Simple is a constrained optimizer while CMA-ES is unconstrained, so I ended up choosing a sigma value such that the three sigma cutoff could be considered its faux "optimization domain." I gave the two algorithms equal areas to operate on, however CMA-ES is very sensitive to where it's initialized at. If I had started it near the global optimum it would have instantly converged without performing any optimization at all, so then there was also the issue of deciding on a "fair" starting location. Trying to get around this, I briefly tried the comparison on the Griewank function from -5:5, however CMA-ES showed nonconvergent behavior.
CMA-ES seemed to have a higher startup cost than Simple, but very similar per-iteration runtime performance. Sample efficiency ranged from totally nonconvergent to instant convergence without global search, depending on where it was started.
If you have any suggestions for a better testing methodology I would really appreciate them, because I'm still not quite satisfied with this comparison.
When I need constraints on CMA-ES for real world stuff I've been using a simple equation to map the output of the parameters before using them:
y = a + (b - a)*(1 - cos(pi * x / 10)) / 2
If I get a chance today I'll try and run your code and play around a bit. Really cool stuff!

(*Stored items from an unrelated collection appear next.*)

$ cat src/rmi_pkg.sv
// Package for the register move instruction execution unit
package rmi_pkg;
   // ==========================================
   // Instruction word layout
   localparam int RMI_WORD_W     = 14;
   localparam int RMI_DATA_W     = 8;
   localparam int RMI_ADDR_W     = 7;
   localparam int RMI_FILE_DEPTH = 128;
   localparam int RMI_OPC_MSB    = 11;
   localparam int RMI_OPC_LSB    = 8;
   localparam int RMI_DEST_BIT   = 7;
   localparam int RMI_TOP_MSB    = 13;
   localparam int RMI_TOP_LSB    = 12;
   localparam int RMI_LIT_OPC_MSB = 11;
   localparam int RMI_LIT_OPC_LSB = 10;
   // ==========================================
   // Opcode encodings
   localparam logic [1:0] RMI_TOP_BYTE_OP = 2'h0;
   localparam logic [1:0] RMI_TOP_LIT_OP  = 2'h3;
   localparam logic [3:0] RMI_OPC_COPY    = 4'h8;
   localparam logic [3:0] RMI_OPC_STORE   = 4'h0;
   localparam logic [1:0] RMI_LIT_OPC_LD  = 2'h0;
   // ==========================================
   // Reset values
   localparam logic [7:0] RMI_ACC_RST  = 8'h00;
   localparam logic       RMI_ZERO_RST = 1'b0;

   // Four phases of one instruction cycle, Gray coded
   typedef enum logic [1:0]
   {
      RMI_PH_DECODE  = 2'b00,
      RMI_PH_READ    = 2'b01,
      RMI_PH_PROCESS = 2'b11,
      RMI_PH_WRITE   = 2'b10
   } rmi_phase_type;

   typedef enum logic [1:0]
   {
      RMI_OP_NONE  = 2'h0,
      RMI_OP_COPY  = 2'h1,
      RMI_OP_STORE = 2'h2,
      RMI_OP_LOAD  = 2'h3
   } rmi_op_type;

   // Write port into the file register memory
   typedef struct packed
   {
      logic       en;
      logic [6:0] addr;
      logic [7:0] data;
   } rmi_wr_type;
endpackage

$ cat src/rmi_file_mem.sv
// File register memory with registered read data
module rmi_file_mem #(
   parameter int DATA_W = 8,
   parameter int ADDR_W = 7,
   parameter int DEPTH  = 128
)(
   // Clock
   input  wire logic              clk_sys,
   // Read port
   input  wire logic [ADDR_W-1:0] rd_addr,
   output logic      [DATA_W-1:0] rd_data,
   // Write port
   input  wire logic              wr_en,
   input  wire logic [ADDR_W-1:0] wr_addr,
   input  wire logic [DATA_W-1:0] wr_data
);
   // ==========================================
   // Storage; contents are not reset, as in static RAM
   logic [DATA_W-1:0] mem_reg [DEPTH];

   always_ff @(posedge clk_sys)
   begin
      if (wr_en)
      begin
         mem_reg[wr_addr] <= wr_data;
      end
      rd_data <= mem_reg[rd_addr];
   end
endmodule

$ cat src/rmi_move_unit.sv
// Execution unit for the copy, store and literal load move instructions
module rmi_move_unit #(
   parameter int DATA_W = rmi_pkg::RMI_DATA_W,
   parameter int ADDR_W = rmi_pkg::RMI_ADDR_W,
   parameter int DEPTH  = rmi_pkg::RMI_FILE_DEPTH
)(
   // Clock and reset
   input  wire logic                           clk_sys,
   input  wire logic                           rst,
   // Instruction fetch
   input  wire logic                           instr_valid,
   input  wire logic [rmi_pkg::RMI_WORD_W-1:0] instr_word,
   // Instruction status
   output logic                                instr_ready,
   output logic                                instr_done,
   output logic                                instr_illegal,
   output rmi_pkg::rmi_phase_type              phase,
   // Core state
   output logic [7:0]                          acc_value,
   output logic                                zero_flag,
   // Destination write observation
   output rmi_pkg::rmi_wr_type                 file_wr
);
   import rmi_pkg::*;

   // ==========================================
   // Phase sequencer
   rmi_phase_type phase_reg, phase_next;
   rmi_op_type    op_reg, op_next;
   logic [RMI_WORD_W-1:0] word_reg, word_next;
   logic          busy_reg, busy_next;
   // Ready kept in its own flop so the port needs no inverter
   logic          rdy_reg;
   logic          done_reg, done_next;
   logic          ill_reg, ill_next;
   logic [7:0]    acc_reg, acc_next;
   logic          zero_reg, zero_next;
   logic [7:0]    res_reg, res_next;
   rmi_wr_type    wr_reg, wr_next;
   logic [7:0]    mem_rd;
   logic [ADDR_W-1:0] addr_now;
   rmi_op_type    op_dec;
   logic          dest_now;

   assign addr_now = word_reg[ADDR_W-1:0];
   assign dest_now = word_reg[RMI_DEST_BIT];

   // Decode of the incoming word
   always_comb
   begin
      op_dec = RMI_OP_NONE;
      if (instr_word[RMI_TOP_MSB:RMI_TOP_LSB] == RMI_TOP_BYTE_OP &&
          instr_word[RMI_OPC_MSB:RMI_OPC_LSB] == RMI_OPC_COPY)
      begin
         op_dec = RMI_OP_COPY;
      end
      else if (instr_word[RMI_TOP_MSB:RMI_TOP_LSB] == RMI_TOP_BYTE_OP &&
               instr_word[RMI_OPC_MSB:RMI_OPC_LSB] == RMI_OPC_STORE &&
               instr_word[RMI_DEST_BIT])
      begin
         op_dec = RMI_OP_STORE;
      end
      else if (instr_word[RMI_TOP_MSB:RMI_TOP_LSB] == RMI_TOP_LIT_OP &&
               instr_word[RMI_LIT_OPC_MSB:RMI_LIT_OPC_LSB] == RMI_LIT_OPC_LD)
      begin
         op_dec = RMI_OP_LOAD;
      end
   end

   always_comb
   begin
      phase_next = phase_reg;
      op_next    = op_reg;
      word_next  = word_reg;
      busy_next  = busy_reg;
      done_next  = 1'b0;
      ill_next   = 1'b0;
      acc_next   = acc_reg;
      zero_next  = zero_reg;
      res_next   = res_reg;
      wr_next    = '0;
      case (phase_reg)
         RMI_PH_DECODE:
         begin
            // Words outside the move group are flagged and dropped
            if (instr_valid)
            begin
               word_next = instr_word;
               op_next   = op_dec;
               if (op_dec == RMI_OP_NONE)
               begin
                  ill_next = 1'b1;
               end
               else
               begin
                  busy_next  = 1'b1;
                  phase_next = RMI_PH_READ;
               end
            end
         end
         RMI_PH_READ:
         begin
            // Memory read data arrives one edge after the address
            phase_next = RMI_PH_PROCESS;
         end
         RMI_PH_PROCESS:
         begin
            case (op_reg)
               RMI_OP_COPY:  res_next = mem_rd;
               RMI_OP_STORE: res_next = acc_reg;
               RMI_OP_LOAD:  res_next = word_reg[DATA_W-1:0];
               default:      res_next = res_reg;
            endcase
            phase_next = RMI_PH_WRITE;
         end
         RMI_PH_WRITE:
         begin
            case (op_reg)
               RMI_OP_COPY:
               begin
                  if (dest_now)
                  begin
                     wr_next.en   = 1'b1;
                     wr_next.addr = addr_now;
                     wr_next.data = res_reg;
                  end
                  else
                  begin
                     acc_next = res_reg;
                  end
                  zero_next = (res_reg == 8'h00);
               end
               RMI_OP_STORE:
               begin
                  // Flags left as they were
                  wr_next.en   = 1'b1;
                  wr_next.addr = addr_now;
                  wr_next.data = res_reg;
               end
               RMI_OP_LOAD:
               begin
                  acc_next = res_reg;
               end
               default:
               begin
                  acc_next = acc_reg;
               end
            endcase
            done_next  = 1'b1;
            busy_next  = 1'b0;
            phase_next = RMI_PH_DECODE;
         end
         default:
         begin
            phase_next = RMI_PH_DECODE;
            busy_next  = 1'b0;
         end
      endcase
   end

   always_ff @(posedge clk_sys)
   begin
      if (rst)
      begin
         phase_reg <= RMI_PH_DECODE;
         op_reg    <= RMI_OP_NONE;
         word_reg  <= '0;
         busy_reg  <= 1'b0;
         rdy_reg   <= 1'b1;
         done_reg  <= 1'b0;
         ill_reg   <= 1'b0;
         acc_reg   <= RMI_ACC_RST;
         zero_reg  <= RMI_ZERO_RST;
         res_reg   <= 8'h00;
         wr_reg    <= '0;
      end
      else
      begin
         phase_reg <= phase_next;
         op_reg    <= op_next;
         word_reg  <= word_next;
         busy_reg  <= busy_next;
         rdy_reg   <= ~busy_next;
         done_reg  <= done_next;
         ill_reg   <= ill_next;
         acc_reg   <= acc_next;
         zero_reg  <= zero_next;
         res_reg   <= res_next;
         wr_reg    <= wr_next;
      end
   end

   // ==========================================
   // File register memory
   rmi_file_mem #(
      .DATA_W (DATA_W),
      .ADDR_W (ADDR_W),
      .DEPTH  (DEPTH)
   ) u_mem (
      .clk_sys (clk_sys),
      .rd_addr (addr_now),
      .rd_data (mem_rd),
      .wr_en   (wr_next.en),
      .wr_addr (wr_next.addr),
      .wr_data (wr_next.data)
   );

   // ==========================================
   // Outputs, all registered
   assign instr_ready   = rdy_reg;
   assign instr_done    = done_reg;
   assign instr_illegal = ill_reg;
   assign phase         = phase_reg;
   assign acc_value     = acc_reg;
   assign zero_flag     = zero_reg;
   assign file_wr       = wr_reg;
endmodule

$ cat config.mk
export PLATFORM = sky130hd
export DESIGN_NAME = rmi_move_unit
export DESIGN_NICKNAME = d
export VERILOG_FILES = /design/src/rmi_pkg.sv /design/src/rmi_file_mem.sv /design/src/rmi_move_unit.sv
export SDC_FILE = /design/constraint.sdc
export NUM_CORES = 1
export LEC_CHECK = 0
export CORE_MARGIN = 2
export CORE_UTILIZATION = 50
export CTS_CLUSTER_SIZE = 40
export DETAILED_ROUTE_END_ITERATION = 8
export DONT_BUFFER_PORTS = 1
export SLEW_MARGIN = 10
export SYNTH_ARGS = -nofsm -noshare
export SYNTH_HDL_FRONTEND = slang
export SYNTH_SLANG_ARGS = --single-unit
$ cat constraint.sdc
create_clock -name clk_sys -period 7.7 [get_ports clk_sys]
set_clock_uncertainty 0.05 [all_clocks]
set_input_delay 0.77 -clock clk_sys [delete_from_list [all_inputs] [get_ports clk_sys]]
set_output_delay 0.77 -clock clk_sys [all_outputs]
set_load 0.03 [all_outputs]
==> flow_summary.toml, run 1 <==
[cells_and_area]
drive_above_1_share_pct = 28.1
nets = 1891
area_delta_synth_final_pct = 11.8
largest_reg_flops = 1024

[worst_setup_path]
cpPeakStageDelay_ns = 0.98
cpMostUsedCell = "buf_4"
arrival_ns = 4.36
r2r-start = "phase[1]"
slowest_stage = "nor2_1"
crit_fanout = 34
cp.required_ns = 7.94
crit_path_end = "u_mem.mem_reg[53][5]"
reg2regPathDepth = 6
critical_path.startpoint_type = "flip-flop"
startpoint = "phase[1]"
critical_path.cell_chain = "nor2b_1 > and3b_1 > buf_4 > nand3_1 > buf_4 > nor2_1"
r2r_end = "u_mem.mem_reg[53][5]"
setup.worst_path.end_class = "flip-flop"
r2r_setup_slack_ns = 3.58
critPathKind = "flip-flop to flip-flop"

[power_and_ir_drop]
power_leakage_nw = 11.1
vdd_drop_max_mv = 0.151
p_per_area_nw_per_um2 = 256

[synth]
syn_nets = 1855
yosysUniqueCellTypes = 37
synth_edf_count = 1024
netlist_area_um2 = 41500
async_flop_share_pct = 0
ys_warn_count = 0
ys_ff_latch = 1081
yosysSeqAreaShare_pct = 76.8
syn_area_per_cell_um2 = 22.6
synth_cells = 1834
synth_flop_cell = "edfxtp_1"

[clock_tree]
clk_pin_slew_ns = 0.06
clockBufferDepth = 3
h-tree-depth = 3
ctsResizeCount = 0
cts_sinks = 1081
cts_root_buf = "clkbuf_16"
cts_setup_buffers = 0
cts_tree = "done"
cts_buffers = 108
clk_latency_ns = 0.68
holdBufCountCts = 0

[timing]
setup_tns_ns = 0
rsz0062_at_grt = "false"
max_slew_margin_pct = 14.7
tightest_slew_ns = 1.27
finalWorstSetupSlack_ns = 3.58
fmax_mhz = 242
min_period_ns = 4.12
final.period_utilization_pct = 53.6
setup-violations-final = 0
hold_violations = 0
drv_slew = 0

[worst_hold_path]
min-delay-path-class = "input pin to flip-flop"

[placement]
place_congestion = 0.817
portBuffers = 0
hpwl_um = 54300
pre_cts_ws_ns = 3.66

[drt]
drc = 0
post_drt_via_cell_ratio = 6.18
wl_um = 92500
drt_iter0_markers = 1844
postRouteAntennaNets = 0
vias = 18700
post_drt_wl_per_cell_um = 30.5
drtPass1Iterations = 5

[floorplan]
io_pins = 47
chipWidth_um = 292
fp.dieArea_um2 = 85300
start_util_pct = 50.6
die_y_um = 292
coreArea_um2 = 82100
row_count = 105

[grt]
grt_start_max_net_pins = 140
grt_pass1_vias = 19000
grt_overflow_total = 0
grt_pass1_wl_um = 134000
grt_usage_pct = 22.0
antenna_found_initial = 2

[run_status]
outcome = "complete, no violations"

[job]
cap_violations = 0
[routing by layer]
layer	vias to the layer above	share of wire, %	track usage [%]
li1	7793	-	-
met1	10100	42	31.7
met2	706	47	33.7
met3	134	8.1	5.21
met4	0	2.5	6.71
met5	-	0	0
[stage by stage]
stage | instance area [µm²] | hold slack (ns) | util, % | instances | power (mW)
floorplan | 41500 | 0.394 | - | 1834 | 6.64
global placement | 42700 | 0.412 | 52.0 | 2828 | 6.69
detailed placement | 42700 | 0.412 | 52.0 | 2828 | 6.69
CTS | 46300 | 0.0828 | 56.4 | 3029 | 12.0
global route | 46400 | 0.0969 | 56.5 | 3031 | 12.2
finish | 46400 | 0.115 | 56.5 | 3033 | 11.9
[kinds of logic after synthesis]
family                     share of synthesized area (%)
adders and majority gates                          0.121
muxes                                               18.6
AOI/OAI and AO/OA                                  0.615
buffers and inverters                               1.10
DFF                                                 76.8
and+or+nand+nor                                     2.69
[layout by cell type (no fill, tap or decap), types with 3 or more instances in the layout]
cell,count
nand3b_1,4
dfxtp_1,53
edfxtp_1,1024
mux2i_1,8
dfxtp_4,4
a21oi_1,13
a311oi_1,8
inv_1,4
mux4_2,336
clkbuf_16,114
nand3_1,15
and2_4,8
nor2b_1,11
buf_12,3
clkbuf_8,7
clkbuf_1,17
inv_6,4
clkinv_4,3
nor2_1,151
ha_1,4
nor4_1,3
clkinv_1,19
clkinv_2,18
and2_1,16
a22oi_1,8
nand2_1,29
bufinv_16,12
nand4_1,6
clkinvlp_4,5
buf_4,25
mux2_2,8
[power breakdown]
| part | switching, mW | leakage (nW) | internal, mW |
|---|---|---|---|
| registers | 0.0263 | 7.51 | 6.33 |
| logic | 0.109 | 1.78 | 0.0870 |
| clock network | 2.18 | 1.79 | 3.16 |
[worst max-delay path: cells and delay by family, from the launching register on]
family / cells / cell delay (ns)
simple gates: 4 / 2.29
flops: 1 / 0.58
buf+inv: 2 / 0.80
[cells in the mapped netlist (4+ instances only)]
cell type  number  share of area [%]
mux2_2          8               0.22
mux2i_1         8               0.19
buf_1          18               0.16
nand3_1        15               0.18
inv_1           4              0.036
a22oi_1         8               0.14
and2_1         24               0.36
buf_2          21               0.25
dfxtp_1        57                2.7
nor2b_1        11               0.17
nand2_1        29               0.26
mux4_2        336                 18
a21oi_1        13               0.16
clkbuf_1       61               0.55
nand4_1         6              0.090
ha_1            4               0.12
nand3b_1        4              0.072
a311oi_1        8               0.17
nor2_1        151                1.4
edfxtp_1     1024                 74
[final cells by class]
class	instances	area (µm²)
clock inverters	62	637
multi-input cells	645	9180
well taps	1070	1340
diodes	2	5.00
repair buffers	30	303
inverters	4	15.0
flip-flops and latches	1081	31900
fillers	5879	35700
clock buffers	139	3020
[how the worst min path moves through the flow]
stage | startpoint | end | slack [ns] | cells after the start
after floorplan | u_mem.rd_data[2] | res_reg[2] | 0.39 | 2
after global placement | u_mem.rd_data[6] | res_reg[6] | 0.41 | 2
after detailed placement | u_mem.rd_data[7] | res_reg[7] | 0.41 | 2
after CTS | rst | phase[1] | 0.08 | 1
after global routing | rst | word_reg[1] | 0.1 | 1
final | rst | phase[1] | 0.12 | 1
No activity file was read; power rests on OpenSTA's default activity.
==> inputs of run 2 (changes only) <==
- clock period: 7.7 -> 4.29 ns (I/O delays scaled with it)
==> run 2 against run 1 <==
Net effect:
- sequential cell count did not move
- worst setup slack worse by 2.7 ns
- cell count grew 5.3%
- combinational power up 100%
- cell area grew 3.2%
- sequential share of layout area decreased by 2.1 points
- critical path depth unchanged
- largest cell class unchanged
==> flow_summary.toml, run 2 (synthesis results as in run 1) <==
[run_status]
outcome = "complete, no violations"

[worst_setup_path]
critical_path.cell_chain = "nor2b_1 > and3b_1 > buf_4 > nand4_1 > nor2_1 > buf_4"
setup.worst_path.end_class = "flip-flop"
path_buf_inv = 2
critical_path.startpoint_type = "flip-flop"
crit_fanout = 34
slowest_stage = "nor2_1"
cpMostUsedCell = "buf_4"
critPathKind = "flip-flop to flip-flop"
crit_family = "simple AND/OR/NAND/NOR gates"
cp.required_ns = 4.62
arrival_ns = 3.74
cpPeakStageDelay_ns = 0.72

[grt]
antenna_found_initial = 3
grt_pass1_vias = 19800
grt_start_max_net_pins = 129
grt_usage_pct = 22.8
grt_overflow_total = 0
grt_pass1_wl_um = 140000

[floorplan]
chipWidth_um = 292
start_util_pct = 50.6
row_count = 105
coreArea_um2 = 82100
fp.dieArea_um2 = 85300
io_pins = 47
die_y_um = 292

[clock_tree]
clk_pin_slew_ns = 0.06
cts_buffers = 107
clockBufferDepth = 3
ctsResizeCount = 0
cts_setup_buffers = 0
cts_sinks = 1081
cts_root_buf = "clkbuf_16"
clk_latency_ns = 0.66
cts_tree = "done"
h-tree-depth = 3

[worst_hold_path]
min-delay-path-class = "input pin to flip-flop"

[job]
cap_violations = 0

[timing]
setup-violations-final = 0
tightest_slew_ns = 1.08
fmax_mhz = 293
min_period_ns = 3.41
setup_tns_ns = 0
hold_violations = 0
rsz0062_at_grt = "false"
holdWs_ns = 0.0422
final.period_utilization_pct = 79.6
finalWorstSetupSlack_ns = 0.876
drv_slew = 0
max_slew_margin_pct = 28.1

[placement]
placed_cell_area_um2 = 44100
hpwl_um = 58700
pre_cts_ws_ns = 0.986
portBuffers = 0
dp_cells = 2978
place_congestion = 0.822

[power_and_ir_drop]
switching_share_pct = 19.4
p_comb_share_pct = 1.8
seqPwrFrac_pct = 53.3
vdd_drop_max_mv = 0.287
intPower_mw = 17.3
power_leakage_nw = 12.0
switching_power_mw = 4.15
p_per_area_nw_per_um2 = 447
p_total_mw = 21.4
p_clk_share_pct = 44.8

[drt]
post_drt_via_cell_ratio = 6.14
postRouteAntennaNets = 0
wl_um = 95600
post_drt_wl_per_cell_um = 29.9
drtPass1Iterations = 5
drt_iter0_markers = 2203
vias = 19600
drc = 0

[cells_and_area]
largest_reg_flops = 1024
fin_util_pct = 58.3
nets = 2054
area_delta_synth_final_pct = 15.3
instances_no_fill = 3195
final_common_cell = "edfxtp_1"
final_cell_mix = "edfxtp_1, mux4_2, buf_4, nor2_1, clkbuf_16"
design_area_um2 = 47900
drive_above_1_share_pct = 32.6
run 2: cell types whose count changed in the layout (fill, tap and decap cells not counted), moves of 3 or more:
cell / delta
clkinv_4: -3
clkbuf_16: -3
bufinv_16: +4
clkinvlp_4: +4
clkbuf_1: +5
buf_12: +20
clkbuf_8: -6
dlygate4sd3_1: +15
buf_4: +131
inv_6: -4
run 2: power by group through the flow:
stage | clock (mW) | sequential (mW) | combinational [mW]
after floorplan | 0 | 11.6 | 0.321
after global placement | 0 | 11.6 | 0.388
after detailed placement | 0 | 11.6 | 0.388
after CTS | 9.76 | 11.4 | 0.407
after global routing | 10.2 | 11.4 | 0.425
final | 9.61 | 11.4 | 0.396
run 2: worst min-delay path: stages:
cell and delay [ns]:
a21oi_1 0.09, or3_1 0.11, a21oi_1 0.07
run 2: timing repair:
| item | CTS | global route |
|---|---|---|
| hold buffers | 16 | 0 |
| endpoints found under the hold margin | 34 | 0 |
| setup endpoints to repair | 0 | 0 |
run 2: layer usage:
metal | up-vias | routed length, µm | GRT usage [%]
met5 | - | 0 | 0
met4 | 0 | 1680 | 4.75
met3 | 127 | 7410 | 4.77
met2 | 775 | 45400 | 35.3
met1 | 10600 | 41100 | 34.1
li1 | 8121 | - | -
run 2: path summary, 6_finish.rpt:
path	start	end	slack (ns)	cells after the start
worst max-delay path	phase[1]	u_mem.mem_reg[124][3]	0.88	6
worst min-delay path	instr_word[11]	op_reg[0]	0.04	3
worst max register to register	phase[1]	u_mem.mem_reg[124][3]	0.88	6
worst min register to register	u_mem.rd_data[0]	res_reg[0]	0.46	2
run 2: area by class of cell:
type / count / area [µm²]
inverters: 4 / 15.0
multi-input cells: 645 / 9180
well taps: 1070 / 1340
diodes: 1 / 2.50
flip-flops and latches: 1081 / 31900
clock buffers: 134 / 2870
fillers: 5882 / 34200
repair buffers: 194 / 1780
clock inverters: 66 / 776
==> inputs of run 3 (changes only) <==
- ABC_AREA: not set -> 1
- PLACE_DENSITY: not set -> 0.68
- clock period: 4.29 -> 3 ns (I/O delays scaled with it)
==> run 3 against run 2 <==
Net effect:
- worst hold slack gained 0.058 ns
- synthesized cell count grew 110%
- die area grew 5.4%
- clock power grew 37%
- via count grew 48%
- maximum frequency grew 16%
- sequential power grew 44%
- sequential cell count is the same
- sequential share of layout area shrank 2.6 points
- largest cell class unchanged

Very loosely, but not particularly. Simple makes an effort to interpolate between points rather than using the Lipschitz constant to estimate an upper bound. This is important for regions of the search space which are "objective deserts." LIPO would continue to sample a large but poorly performing region of the search space even after it had been demonstrated to not contain good candidates, simply because its estimated upper bound varies linearly with distance from a sample. Simple combines a separate measure of how much it has already explored a region of space with the interpolated objective value to handle these cases better.